Portrait | « La RSE est bien plus qu’une contrainte, [c’est] une opportunité pour le développement de l’entreprise. »

Issue d’un parcours en marketing et communication RSE, Dominique Royet a été pionnière en créant la politique des partenariats avec le monde économique au WWF de 1999 à 2009. Elle a ensuite co-fondé un cabinet consulting RSE (GreenFlex) puis en 2015, a pris la Direction Générale de Max Havelaar.

Engagée dans la voie du développement durable, Dominique Royet accompagne aujourd’hui les entreprises dans leurs actions à impact RSE et leur communication au sein de HYSSOP AGENCY

Dans cette interview, Dominique Royet nous parle de l’éveil des consciences des chefs d’entreprise au niveau environnemental et des enjeux autour de la RSE pour les TPE-PME.

Bonjour Dominique, parlez-nous de votre agence et de votre méthode.

HYSSOP est une agence globale qui couvre à la fois les sujets d’expertises techniques RSE (diagnostics, plans d’actions, eco-conception…) et les sujets de communication (positionnement RSE, branding, plan de communication).

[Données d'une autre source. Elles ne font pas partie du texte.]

## src/hdl/bcp_pkg.sv

```systemverilog
/*
 * Shared constants of the bias controller register bank: register select
 * codes, field positions, reset values and the FIFO channel tag codes.
 * Assumes a serial front end that decodes frames into register accesses.
 */
package bcp_pkg;

    // ------------------------------------------------------------------
    // Register select codes
    // ------------------------------------------------------------------
    localparam logic [1:0] SEL_POWER_DOWN = 2'h0;
    localparam logic [1:0] SEL_DAC_LOAD   = 2'h1;
    localparam logic [1:0] SEL_MESSAGE    = 2'h2;
    localparam logic [1:0] SEL_FIFO_READ  = 2'h3;

    // ------------------------------------------------------------------
    // Power-down control fields
    // ------------------------------------------------------------------
    localparam int PD_SLEEP_BIT    = 5;
    localparam int PD_REF_ON_BIT   = 4;
    localparam int PD_WDOG_OFF_BIT = 3;
    localparam int PD_OSC_OFF_BIT  = 2;
    localparam int PD_CH2_OFF_BIT  = 1;
    localparam int PD_CH1_OFF_BIT  = 0;
    localparam int PD_WIDTH        = 6;
    localparam logic [PD_WIDTH-1:0] PD_RESET = 6'h03;

    // ------------------------------------------------------------------
    // Load command and message fields
    // ------------------------------------------------------------------
    localparam int LD_CH2_BIT   = 1;
    localparam int LD_CH1_BIT   = 0;
    localparam int MSG_LEN_LSB  = 8;
    localparam int FIELD_W      = 8;
    localparam logic [FIELD_W-1:0] MSG_FIELD_RESET = 8'h00;

    // ------------------------------------------------------------------
    // FIFO word layout and tags
    // ------------------------------------------------------------------
    localparam int DATA_W  = 12;
    localparam int TAG_W   = 4;
    localparam int WORD_W  = 16;
    localparam logic [TAG_W-1:0] TAG_AVG_BASE = 4'h8;
    localparam logic [TAG_W-1:0] TAG_ERROR    = 4'he;
    localparam logic [TAG_W-1:0] TAG_EMPTY    = 4'hf;

    typedef enum logic [1:0] {
        BCP_SRC_STREAM,
        BCP_SRC_ADC,
        BCP_SRC_AVG,
        BCP_SRC_ERROR
    } bcp_src_kind_t;

endpackage

```

## src/hdl/bcp_regs.sv

```systemverilog
/*
 * Register bank of the dual-channel bias controller: power-down control,
 * DAC load command, message read setup and the tagged FIFO read port with
 * a two-entry buffer in front of it.
 * Assumes a serial front end presenting one-cycle read and write strobes
 * with a register select, and producers synchronous to sys_clk.
 */
`timescale 1ns/1ps

// Overview of operation
// - Power-down bit five shuts every section; clearing it wakes; resets zero.
// - Reference-keep-on holds reference powered unless asleep; else only during conversions.
// - Watchdog oscillator off bit stops the watchdog oscillator; resets zero.
// - Main oscillator off bit stops the internal oscillator; resets zero.
// - Channel converter off bits power down DAC and amplifier; reset one.
// - Load bit copies that channel's input register into its output register.
// - Message length field plus one gives words read; resets zero.
// - Message address field gives the starting memory word; resets zero.
// - FIFO word: data in low twelve bits, tag or upper data above.
// - ADC monitoring tags samples by source codes zero through six.
// - Averaging monitor tags averages with codes eight through eleven.
// - Tag fourteen marks a word whose data may be corrupted.
// - Read of empty FIFO returns tag fifteen with flag register value.
// - Empty flag is one with no data, zero once a word enters.
module bcp_regs
    import bcp_pkg::*;
#(
    parameter int DATA_BITS = 12
) (
    input  wire logic                 sys_clk,
    input  wire logic                 sys_rst,
    input  wire logic                 reg_wr,
    input  wire logic                 reg_rd,
    input  wire logic [1:0]           reg_sel,
    input  wire logic [WORD_W-1:0]    reg_wdata,
    output logic      [WORD_W-1:0]    reg_rdata,
    output logic                      reg_rvalid,
    input  wire logic                 adc_conv_active,
    input  wire logic                 adc_monitor_enable,
    input  wire logic                 average_monitor_enable,
    input  wire logic [DATA_BITS-1:0] flag_value,
    input  wire logic [DATA_BITS-1:0] ch1_dac_input,
    input  wire logic [DATA_BITS-1:0] ch2_dac_input,
    output logic      [DATA_BITS-1:0] ch1_dac_output,
    output logic      [DATA_BITS-1:0] ch2_dac_output,
    output logic                      whole_part_sleep,
    output logic                      reference_on,
    output logic                      watchdog_osc_run,
    output logic                      main_osc_run,
    output logic                      ch1_converter_off,
    output logic                      ch2_converter_off,
    output logic      [FIELD_W-1:0]   message_length,
    output logic      [FIELD_W-1:0]   message_start_addr,
    output logic      [FIELD_W:0]     message_word_count,
    output logic                      message_start,
    input  wire logic                 src_valid,
    output logic                      src_ready,
    input  wire logic [1:0]           src_kind,
    input  wire logic [2:0]           src_index,
    input  wire logic [WORD_W-1:0]    src_word,
    output logic                      queue_empty_flag
);

    // ------------------------------------------------------------------
    // Register storage
    // ------------------------------------------------------------------
    logic [PD_WIDTH-1:0] pd_reg;
    logic [FIELD_W-1:0]  msg_len_reg;
    logic [FIELD_W-1:0]  msg_addr_reg;
    logic [DATA_BITS-1:0] ch1_out_reg;
    logic [DATA_BITS-1:0] ch2_out_reg;
    logic                 msg_start_reg;
    logic [WORD_W-1:0]    rdata_reg;
    logic                 rvalid_reg;

    logic                 wr_pd;
    logic                 wr_ld;
    logic                 wr_msg;
    logic                 rd_any;
    logic                 rd_fifo;

    assign wr_pd   = reg_wr && (reg_sel == SEL_POWER_DOWN);
    assign wr_ld   = reg_wr && (reg_sel == SEL_DAC_LOAD);
    assign wr_msg  = reg_wr && (reg_sel == SEL_MESSAGE);
    assign rd_any  = reg_rd;
    assign rd_fifo = reg_rd && (reg_sel == SEL_FIFO_READ);

    // ------------------------------------------------------------------
    // Power-down control
    // ------------------------------------------------------------------
    // Unused bits dropped.
    always_ff @(posedge sys_clk) begin
        if (sys_rst) begin
            pd_reg <= PD_RESET;
        end else if (wr_pd) begin
            pd_reg <= reg_wdata[PD_WIDTH-1:0];
        end
    end

    // Outputs are registered so the analog enables never glitch when the
    // keep-on bit and the conversion request change in the same cycle.
    always_ff @(posedge sys_clk) begin
        if (sys_rst) begin
            whole_part_sleep  <= 1'b0;
            reference_on      <= 1'b0;
            watchdog_osc_run  <= 1'b1;
            main_osc_run      <= 1'b1;
            ch1_converter_off <= 1'b1;
            ch2_converter_off <= 1'b1;
        end else begin
            whole_part_sleep  <= pd_reg[PD_SLEEP_BIT];
            reference_on      <= !pd_reg[PD_SLEEP_BIT] &&
                                 (pd_reg[PD_REF_ON_BIT] || adc_conv_active);
            watchdog_osc_run  <= !pd_reg[PD_SLEEP_BIT] &&
                                 !pd_reg[PD_WDOG_OFF_BIT];
            main_osc_run      <= !pd_reg[PD_SLEEP_BIT] &&
                                 !pd_reg[PD_OSC_OFF_BIT];
            ch1_converter_off <= pd_reg[PD_SLEEP_BIT] ||
                                 pd_reg[PD_CH1_OFF_BIT];
            ch2_converter_off <= pd_reg[PD_SLEEP_BIT] ||
                                 pd_reg[PD_CH2_OFF_BIT];
        end
    end

    // ------------------------------------------------------------------
    // DAC load command
    // ------------------------------------------------------------------
    // One-shot input copy; nothing of the command is kept.
    always_ff @(posedge sys_clk) begin
        if (sys_rst) begin
            ch1_out_reg <= '0;
            ch2_out_reg <= '0;
        end else begin
            if (wr_ld && reg_wdata[LD_CH1_BIT]) begin
                ch1_out_reg <= ch1_dac_input;
            end
            if (wr_ld && reg_wdata[LD_CH2_BIT]) begin
                ch2_out_reg <= ch2_dac_input;
            end
        end
    end

    assign ch1_dac_output = ch1_out_reg;
    assign ch2_dac_output = ch2_out_reg;

    // ------------------------------------------------------------------
    // Message read setup
    // ------------------------------------------------------------------
    // Length field store.
    always_ff @(posedge sys_clk) begin
        if (sys_rst) begin
            msg_len_reg        <= MSG_FIELD_RESET;
            msg_addr_reg       <= MSG_FIELD_RESET;
            message_word_count <= {1'b0, MSG_FIELD_RESET} + 9'h001;
            msg_start_reg      <= 1'b0;
        end else begin
            msg_start_reg <= wr_msg;
            if (wr_msg) begin
                msg_len_reg        <= reg_wdata[MSG_LEN_LSB +: FIELD_W];
                msg_addr_reg       <= reg_wdata[FIELD_W-1:0];
                // Words read is length plus one.
                message_word_count <= {1'b0,
                                       reg_wdata[MSG_LEN_LSB +: FIELD_W]}
                                      + 9'h001;
            end
        end
    end

    assign message_length     = msg_len_reg;
    assign message_start_addr = msg_addr_reg;
    assign message_start      = msg_start_reg;

    // ------------------------------------------------------------------
    // Tagging of incoming words
    // ------------------------------------------------------------------
    logic [WORD_W-1:0] tagged_word;
    logic              src_keep;

    always_comb begin
        tagged_word = src_word;
        src_keep    = 1'b1;
        unique case (bcp_src_kind_t'(src_kind))
            BCP_SRC_STREAM: begin
                tagged_word = src_word;
            end
            BCP_SRC_ADC: begin
                tagged_word = {1'b0, src_index, src_word[DATA_W-1:0]};
                src_keep    = adc_monitor_enable;
            end
            BCP_SRC_AVG: begin
                tagged_word = {TAG_AVG_BASE | {2'b00, src_index[1:0]},
                               src_word[DATA_W-1:0]};
                src_keep    = average_monitor_enable;
            end
            BCP_SRC_ERROR: begin
                tagged_word = {TAG_ERROR, src_word[DATA_W-1:0]};
            end
        endcase
    end

    // ------------------------------------------------------------------
    // Two-entry buffer
    // ------------------------------------------------------------------
    // Words whose monitor bit is clear are accepted and dropped, so a
    // producer of a mode that the host has turned off stalls only while the buffer holds two words.
    logic [WORD_W-1:0] buf_mem [2];
    logic              wr_ptr_reg;
    logic              rd_ptr_reg;
    logic [1:0]        count_reg;
    logic [1:0]        count_next;
    logic              push;
    logic              pop;

    assign src_ready  = (count_reg != 2'h2);
    assign push       = src_valid && src_ready && src_keep;
    assign pop        = rd_fifo && (count_reg != 2'h0);
    assign count_next = count_reg + {1'b0, push} - {1'b0, pop};

    always_ff @(posedge sys_clk) begin
        if (push) begin
            buf_mem[wr_ptr_reg] <= tagged_word;
        end
    end

    always_ff @(posedge sys_clk) begin
        if (sys_rst) begin
            wr_ptr_reg <= 1'b0;
            rd_ptr_reg <= 1'b0;
            count_reg  <= 2'h0;
        end else begin
            wr_ptr_reg <= wr_ptr_reg ^ push;
            rd_ptr_reg <= rd_ptr_reg ^ pop;
            count_reg  <= count_next;
        end
    end

    always_ff @(posedge sys_clk) begin
        if (sys_rst) begin
            queue_empty_flag <= 1'b1;
        end else begin
            queue_empty_flag <= (count_next == 2'h0);
        end
    end

    // ------------------------------------------------------------------
    // Read data path
    // ------------------------------------------------------------------
    logic [WORD_W-1:0] rdata_next;

    always_comb begin
        rdata_next = '0;
        unique case (reg_sel)
            SEL_POWER_DOWN: begin
                rdata_next = {{(WORD_W-PD_WIDTH){1'b0}}, pd_reg};
            end
            SEL_DAC_LOAD: begin
                rdata_next = '0;
            end
            SEL_MESSAGE: begin
                rdata_next = {msg_len_reg, msg_addr_reg};
            end
            SEL_FIFO_READ: begin
                if (count_reg == 2'h0) begin
                    rdata_next = {TAG_EMPTY, flag_value[DATA_W-1:0]};
                end else begin
                    rdata_next = buf_mem[rd_ptr_reg];
                end
            end
        endcase
    end

    always_ff @(posedge sys_clk) begin
        if (sys_rst) begin
            rdata_reg  <= '0;
            rvalid_reg <= 1'b0;
        end else begin
            rvalid_reg <= rd_any;
            if (rd_any) begin
                rdata_reg <= rdata_next;
            end
        end
    end

    assign reg_rdata  = rdata_reg;
    assign reg_rvalid = rvalid_reg;

endmodule

```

Avec mes associés, David Garcia (création-communication) et Guillaume Gozé (stratégie de marque), nous avons constitué une alliance de compétences senior qui nous permet d’avoir une vision d’ensemble de la politique RSE d’une entreprise.

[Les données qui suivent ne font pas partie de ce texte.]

<file path="config.mk">
export PLATFORM = sky130hd
export DESIGN_NAME = white_balance_control
export DESIGN_NICKNAME = d
export VERILOG_FILES = /design/src/rtl/white_balance_control.v
export VERILOG_INCLUDE_DIRS = /design/src /design/src/rtl
export SDC_FILE = /design/constraint.sdc
export NUM_CORES = 2
export LEC_CHECK = 0
export BUFFER_PORTS_ARGS = -buffer_cell sky130_fd_sc_hd__buf_2
export CORE_ASPECT_RATIO = 1.5
export CORE_MARGIN = 8
export CORE_UTILIZATION = 50
export CTS_BUF_LIST = sky130_fd_sc_hd__clkbuf_8
export CTS_CLUSTER_DIAMETER = 200
export CTS_CLUSTER_SIZE = 28
export DETAILED_ROUTE_END_ITERATION = 12
export GPL_TIMING_DRIVEN = 0
export PLACE_DENSITY_LB_ADDON = 0.3
export SLEW_MARGIN = 10
export SYNTH_ARGS = -nofsm -noshare
export SYNTH_HDL_FRONTEND = slang
export SYNTH_SLANG_ARGS = --single-unit
</file>
<file path="constraint.sdc">
create_clock -name clk -period 14.2 [get_ports clk]
set_clock_uncertainty 0.15 [all_clocks]
set_input_delay 2.13 -clock clk [delete_from_list [all_inputs] [get_ports clk]]
set_output_delay 2.13 -clock clk [all_outputs]
set_load 0.02 [all_outputs]
</file>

Nous sommes formés aux méthodes du co-design qui permettent de mettre l’intelligence collective au service de l’action. Notre méthode consiste à co-construire sur une problématique, avec les acteurs concernés mais aussi des intervenants extérieurs qui apportent une vision différente du même problème.

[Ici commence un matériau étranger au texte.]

`src/core/aods_pkg.sv`:
```
// Constants and types for the converter output steering block
// Operation
// - Dual mode alternates results between ports
// - In dual mode each port updates at half strobe rate
// - Internal divide-by-two drives port alternation
// - Sync fall or high pulse realigns divider
// - Conflicting sync drops one sample: port A takes two words in a row
// - Matching sync leaves output data untouched
// - Dual mode latency is six strobe cycles
// - Single mode: every result on port A
// - One sample on every rising strobe edge
// - Single mode latency is five strobe cycles
// - Single mode holds port B static
package aods_pkg;
	localparam int           AODS_WIDTH      = 8;
	localparam int           AODS_LAT_SINGLE = 4;
	localparam int           AODS_LAT_DUAL   = 5;
	localparam logic [7:0]   AODS_RST_DATA   = 8'h00;
	localparam logic         AODS_RST_PHASE  = 1'b0;
	localparam logic [2:0]   AODS_RST_SYNC   = 3'h0;
	localparam logic [1:0]   AODS_RST_MODE   = 2'h0;

	typedef logic [AODS_WIDTH-1:0] aods_word_t;

	typedef struct packed
	{
		aods_word_t port_a;
		aods_word_t port_b;
	} aods_ports_s;
endpackage

```
`src/core/aods_adc_output_port_split_select_n_sync.sv`:
```
// Output steering and phase sync for an 8-bit sampling converter
`timescale 1ns/100ps
module aods_adc_output_port_split_select_n_sync
	import aods_pkg::*;
(
	input  wire logic                 clk,
	input  wire logic                 resetn,
	input  wire aods_pkg::aods_word_t sample_in,
	input  wire logic                 port_split_select_n,
	input  wire logic                 sample_phase_sync,
	output aods_pkg::aods_ports_s     ports_out,
	output logic                      phase_r
);
	import aods_pkg::*;

	////////////////////////////////////////////////////////////////////////
	// Helper functions

	// True when the divider phase hands the next dual word to port A
	function automatic logic phase_selects_a
	(
		input logic phase
	);
		return (phase == AODS_RST_PHASE);
	endfunction

	// True when port B takes a new word on this strobe
	function automatic logic port_b_due
	(
		input logic single,
		input logic phase
	);
		return (~single & ~phase_selects_a(phase));
	endfunction

	////////////////////////////////////////////////////////////////////////
	// Declarations

	// Pin synchroniser stages
	logic [2:0]  sync_sh_r;
	logic [1:0]  mode_sh_r;

	// Decoded pin events
	logic        sync_fall;
	logic        single_mode;

	// Divider
	logic        phase_nxt;

	// Sample pipeline, one word per strobe
	aods_word_t  pipe_r [AODS_LAT_DUAL];

	// Port registers
	aods_word_t  port_a_r;
	aods_word_t  port_a_nxt;
	aods_word_t  port_b_r;
	aods_word_t  port_b_nxt;

	////////////////////////////////////////////////////////////////////////
	// Sync pin: two synchroniser stages, then one more for the edge

	always_ff @(posedge clk or negedge resetn)
	begin
		if (!resetn)
		begin
			sync_sh_r <= AODS_RST_SYNC;
		end
		else
		begin
			sync_sh_r <= {sync_sh_r[1:0], sample_phase_sync};
		end
	end

	////////////////////////////////////////////////////////////////////////
	// Mode pin: two synchroniser stages

	always_ff @(posedge clk or negedge resetn)
	begin
		if (!resetn)
		begin
			mode_sh_r <= AODS_RST_MODE;
		end
		else
		begin
			mode_sh_r <= {mode_sh_r[0], port_split_select_n};
		end
	end

	////////////////////////////////////////////////////////////////////////
	// Decoded pin events

	// High selects single port mode
	assign single_mode = mode_sh_r[1];

	// End of a positive pulse is a falling edge too
	assign sync_fall   = sync_sh_r[2] & ~sync_sh_r[1];

	////////////////////////////////////////////////////////////////////////
	// Sample pipeline

	always_ff @(posedge clk or negedge resetn)
	begin
		if (!resetn)
		begin
			for (int i = 0; i < AODS_LAT_DUAL; i++)
			begin
				pipe_r[i] <= AODS_RST_DATA;
			end
		end
		else
		begin
			pipe_r[0] <= sample_in;
			for (int i = 1; i < AODS_LAT_DUAL; i++)
			begin
				pipe_r[i] <= pipe_r[i-1];
			end
		end
	end

	////////////////////////////////////////////////////////////////////////
	// Port divider; phase 0 means next dual word goes to port A

	always_comb
	begin
		phase_nxt = ~phase_r;
		if (sync_fall)
		begin
			// Matching phase is left as it was, a conflict drops one word
			phase_nxt = AODS_RST_PHASE;
		end
	end

	always_ff @(posedge clk or negedge resetn)
	begin
		if (!resetn)
		begin
			phase_r <= AODS_RST_PHASE;
		end
		else
		begin
			phase_r <= phase_nxt;
		end
	end

	////////////////////////////////////////////////////////////////////////
	// Port A

	always_comb
	begin
		port_a_nxt = port_a_r;
		if (single_mode)
		begin
			port_a_nxt = pipe_r[AODS_LAT_SINGLE-1];
		end
		else if (phase_selects_a(phase_r))
		begin
			port_a_nxt = pipe_r[AODS_LAT_DUAL-1];
		end
	end

	always_ff @(posedge clk or negedge resetn)
	begin
		if (!resetn)
		begin
			port_a_r <= AODS_RST_DATA;
		end
		else
		begin
			port_a_r <= port_a_nxt;
		end
	end

	////////////////////////////////////////////////////////////////////////
	// Port B

	always_comb
	begin
		// Holds its last word in single port mode
		port_b_nxt = port_b_r;
		if (port_b_due(single_mode, phase_r))
		begin
			port_b_nxt = pipe_r[AODS_LAT_DUAL-1];
		end
	end

	always_ff @(posedge clk or negedge resetn)
	begin
		if (!resetn)
		begin
			port_b_r <= AODS_RST_DATA;
		end
		else
		begin
			port_b_r <= port_b_nxt;
		end
	end

	////////////////////////////////////////////////////////////////////////
	// Output assembly, straight from the port registers

	assign ports_out = '{port_a: port_a_r, port_b: port_b_r};

endmodule

```
`config.mk`:
```
export PLATFORM = sky130hd
export DESIGN_NAME = aods_adc_output_port_split_select_n_sync
export DESIGN_NICKNAME = d
export VERILOG_FILES = /design/src/core/aods_pkg.sv /design/src/core/aods_adc_output_port_split_select_n_sync.sv
export SDC_FILE = /design/constraint.sdc
export NUM_CORES = 1
export LEC_CHECK = 0
export BUFFER_PORTS_ARGS = -buffer_cell sky130_fd_sc_hd__buf_2
export CORE_UTILIZATION = 38
export DETAILED_ROUTE_END_ITERATION = 8
export MAX_ROUTING_LAYER = met4
export PLACE_DENSITY_LB_ADDON = 0.3
export SETUP_SLACK_MARGIN = 0.1
export SLEW_MARGIN = 10
export SYNTH_ARGS = -nofsm -noshare
export SYNTH_HDL_FRONTEND = slang
export SYNTH_SLANG_ARGS = --single-unit
```
`constraint.sdc`:
```
create_clock -name clk -period 1.4 [get_ports clk]
set_input_delay 0.07 -clock clk [delete_from_list [all_inputs] [get_ports clk]]
set_output_delay 0.07 -clock clk [all_outputs]
set_load 0.05 [all_outputs]
```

Par quels moyens la RSE permet-elle de dynamiser son activité ?

Les statistiques parlent d’elles-mêmes :

  • 90% des salariés estiment que leur entreprise doit permettre de donner du sens à leur travail (Étude IPSOS et CESI, juin 2020)
  • 55% des collaborateurs (76% chez les millenials) estiment davantage l’engagement d’une entreprise que le salaire (Cone Communications, CSR Study, 2017)
  • 74 % des Français disent avoir changé tout (15 %) ou une partie (59 %) de leurs comportements de consommation pour en réduire l’impact.
    (Source : Baromètre Greenflex-Cetelem 2019)

La RSE aujourd’hui est un moyen d’attirer et fidéliser les salariés mais également les consommateurs. Dans les appels d’offres, toutes les entreprises incluent des clauses plus ou moins strictes concernant la responsabilité de leurs sous-traitants. C’est un moyen de gagner des marchés.

Les engagements RSE permettent d’enclencher une dynamique vertueuse de transformation dans l’entreprise. Donc au-delà des obligations légales (loi climat et résilience, loi AGEC…), la RSE est bien plus qu’une contrainte, une opportunité pour le développement de l’entreprise.

Qu’est-ce que la Communication durable ? Comment faire de la communication responsable ?

Je me méfie un peu de ces mots « durable », « responsable » qu’on utilise un peu à tort et à travers. Il s’agit surtout de baser la communication sur des preuves et pas seulement de raconter de belles histoires. C’est un des principes de notre travail appuyé sur le « Story Proving » à la place du « Story telling ».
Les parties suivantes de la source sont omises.